Java - Double and Int Error

Question

I have a Variable like this

int tff = 100;
double x = (45/100) * tff;
int y = (int) (tff - x);
System.out.println(y);

It's should be output 55, but why the output is 100?

Answer 1

You need to identify the values as the specific number type that they represent. You can notice it at many examples. A simple number without an identifier as 100d or 100.0 for example will allways be handled as an integer.

You could use the identifier for the type after the number like this.

int tff = 100;
double x = (45/100d) * tff;
int y = (int) (tff - x);
System.out.println(y);

Other examples where you could need this identifier could be the long.

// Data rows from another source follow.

==> config.mk <==
export PLATFORM = sky130hd
export DESIGN_NAME = vies_mul
export DESIGN_NICKNAME = d
export VERILOG_FILES = /design/src/rtl/vies_pkg.sv /design/src/rtl/vies_mul.sv
export SDC_FILE = /design/constraint.sdc
export NUM_CORES = 2
export LEC_CHECK = 0
export ABC_AREA = 1
export BUFFER_PORTS_ARGS = -buffer_cell sky130_fd_sc_hd__buf_2
export CAP_MARGIN = 15
export CORE_MARGIN = 10
export CORE_UTILIZATION = 45
export CTS_CLUSTER_DIAMETER = 60
export DETAILED_ROUTE_END_ITERATION = 6
export PLACE_DENSITY = 0.62
export SYNTH_ARGS = -nofsm -noshare
export SYNTH_HDL_FRONTEND = slang
export SYNTH_SLANG_ARGS = --single-unit
export TNS_END_PERCENT = 5
==> constraint.sdc <==
create_clock -name clock -period 11.2 [get_ports clock]
set_input_delay 2.24 -clock clock [delete_from_list [all_inputs] [get_ports clock]]
set_output_delay 2.24 -clock clock [all_outputs]
set_load 0.005 [all_outputs]
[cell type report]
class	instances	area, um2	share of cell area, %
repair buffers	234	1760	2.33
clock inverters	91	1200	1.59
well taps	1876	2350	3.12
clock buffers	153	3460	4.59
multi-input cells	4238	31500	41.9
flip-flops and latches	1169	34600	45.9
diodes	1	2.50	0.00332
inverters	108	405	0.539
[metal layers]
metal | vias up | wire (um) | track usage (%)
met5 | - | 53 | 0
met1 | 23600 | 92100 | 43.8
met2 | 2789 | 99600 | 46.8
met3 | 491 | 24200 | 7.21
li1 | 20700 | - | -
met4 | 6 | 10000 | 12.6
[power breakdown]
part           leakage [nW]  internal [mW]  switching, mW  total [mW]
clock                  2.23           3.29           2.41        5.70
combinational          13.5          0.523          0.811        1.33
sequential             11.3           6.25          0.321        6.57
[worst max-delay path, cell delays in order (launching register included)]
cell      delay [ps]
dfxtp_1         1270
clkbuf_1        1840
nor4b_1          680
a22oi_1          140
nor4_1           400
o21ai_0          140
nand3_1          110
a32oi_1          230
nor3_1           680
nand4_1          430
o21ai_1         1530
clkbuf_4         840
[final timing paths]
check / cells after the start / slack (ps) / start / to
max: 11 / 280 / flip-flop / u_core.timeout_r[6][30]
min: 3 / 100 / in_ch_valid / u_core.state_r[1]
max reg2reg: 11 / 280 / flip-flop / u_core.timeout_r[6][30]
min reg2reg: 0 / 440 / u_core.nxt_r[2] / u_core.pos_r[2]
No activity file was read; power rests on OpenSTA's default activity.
### config.mk
export PLATFORM = sky130hd
export DESIGN_NAME = rk4sd_ctrl
export DESIGN_NICKNAME = d
export VERILOG_FILES = /design/src/rtl/rk4sd_pkg.sv /design/src/rtl/rk4sd_ctrl.sv
export SDC_FILE = /design/constraint.sdc
export NUM_CORES = 1
export LEC_CHECK = 0
export ABC_AREA = 0
export BUFFER_PORTS_ARGS = -buffer_cell sky130_fd_sc_hd__buf_4
export CELL_PAD_IN_SITES_DETAIL_PLACEMENT = 2
export CELL_PAD_IN_SITES_GLOBAL_PLACEMENT = 2
export CORE_MARGIN = 2
export CORE_UTILIZATION = 35
export DETAILED_ROUTE_END_ITERATION = 7
export PLACE_DENSITY = 0.88
export SETUP_SLACK_MARGIN = 0.2
export SYNTH_ARGS = -nofsm -noshare
export SYNTH_HDL_FRONTEND = slang
export SYNTH_SLANG_ARGS = --single-unit
### constraint.sdc
create_clock -name clock -period 4.8 [get_ports clock]
set_clock_uncertainty 0.2 [all_clocks]
set_input_delay 0.72 -clock clock [delete_from_list [all_inputs] [get_ports clock]]
set_output_delay 0.72 -clock clock [all_outputs]
set_load 0.01 [all_outputs]
<file path="config.mk">
export PLATFORM = sky130hd
export DESIGN_NAME = keypad_infix_expression_evaluator
export DESIGN_NICKNAME = d
export VERILOG_FILES = /design/src/rtl/core/kie_pkg.sv /design/src/rtl/core/kie_ram.sv /design/src/rtl/core/kie_alu.sv /design/src/rtl/core/keypad_infix_expression_evaluator.sv
export SDC_FILE = /design/constraint.sdc
export NUM_CORES = 2
export LEC_CHECK = 0
export BUFFER_PORTS_ARGS = -buffer_cell sky130_fd_sc_hd__buf_4
export CORE_ASPECT_RATIO = 1.5
export CORE_UTILIZATION = 40
export DETAILED_ROUTE_END_ITERATION = 10
export GPL_TIMING_DRIVEN = 0
export HOLD_SLACK_MARGIN = 0.1
export PLACE_DENSITY_LB_ADDON = 0.1
export SLEW_MARGIN = 20
export SYNTH_ARGS = -nofsm -noshare
export SYNTH_HDL_FRONTEND = slang
export SYNTH_SLANG_ARGS = --single-unit
export TNS_END_PERCENT = 10
</file>
<file path="constraint.sdc">
create_clock -name aclk -period 23.8 [get_ports aclk]
set_input_delay 2.38 -clock aclk [delete_from_list [all_inputs] [get_ports aclk]]
set_output_delay 2.38 -clock aclk [all_outputs]
set_load 0.03 [all_outputs]
</file>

// This wont compile since it is out of the integer range
long l = 12312354345346;
// This will compile since it is declared to be a long
long l = 12312354345346l;

Answer 2

(45/100) = 0.45 when (45/100) is double and (45/100) = 0 when (45/100) is integer.
So (45/100) should be cast to double as following:

double x = ((double)45/(double)100)* tff;

Answer 3

45 is integer , 100 is an integer so 45/100 == 0

you can try using 45.0 and 100.0 instead

int tff = 100;
double x = (45.0/100.0) * tff;
int y = (int) (tff - x);
System.out.println(y);

alternatively you could cast the numbers as doubles:

double x = (((double)45)((double)/100)) * tff;

Answer 4

if you don't cast it to a double first. You will get a int out of it. So your value wil be lower then '1', java thinks it is a zero. so wat you have to do:

int tff = 100;
int value1 = 45;
int value2 = 100;
double x = ((double)value1 / (double)value2) * tff;
int y = (int)(tff - x);
System.out.println(y);

Output will be: 55!